WHAT THE EXERCISE ASKS: If a line in the entries includes "constraint", show that line.

RECORDS FOR PROCESSING:
--- config.mk ---
export PLATFORM = sky130hd
export DESIGN_NAME = mult_div_sequencer_flat
export DESIGN_NICKNAME = d
export VERILOG_FILES = /design/src/rtl/mult_div_sequencer_pkg.sv /design/src/rtl/mult_div_sequencer_if.sv /design/src/rtl/mult_div_sequencer_sign_fix.sv /design/src/rtl/mult_div_sequencer.sv /design/src/flat_wrapper.sv
export SDC_FILE = /design/constraint.sdc
export NUM_CORES = 1
export LEC_CHECK = 0
export ABC_AREA = 1
export CORE_MARGIN = 2
export CORE_UTILIZATION = 45
export DETAILED_ROUTE_END_ITERATION = 10
export HOLD_SLACK_MARGIN = 0.06
export PLACE_DENSITY = 0.82
export SLEW_MARGIN = 25
export SYNTH_ARGS = -nofsm -noshare
export SYNTH_HDL_FRONTEND = slang
export SYNTH_SLANG_ARGS = --single-unit
--- constraint.sdc ---
create_clock -name Clk -period 2.35 [get_ports Clk]
set_input_delay 0.235 -clock Clk [delete_from_list [all_inputs] [get_ports Clk]]
set_output_delay 0.235 -clock Clk [all_outputs]
set_load 0.01 [all_outputs]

EXERCISE RESULT:
export SDC_FILE = /design/constraint.sdc
--- constraint.sdc ---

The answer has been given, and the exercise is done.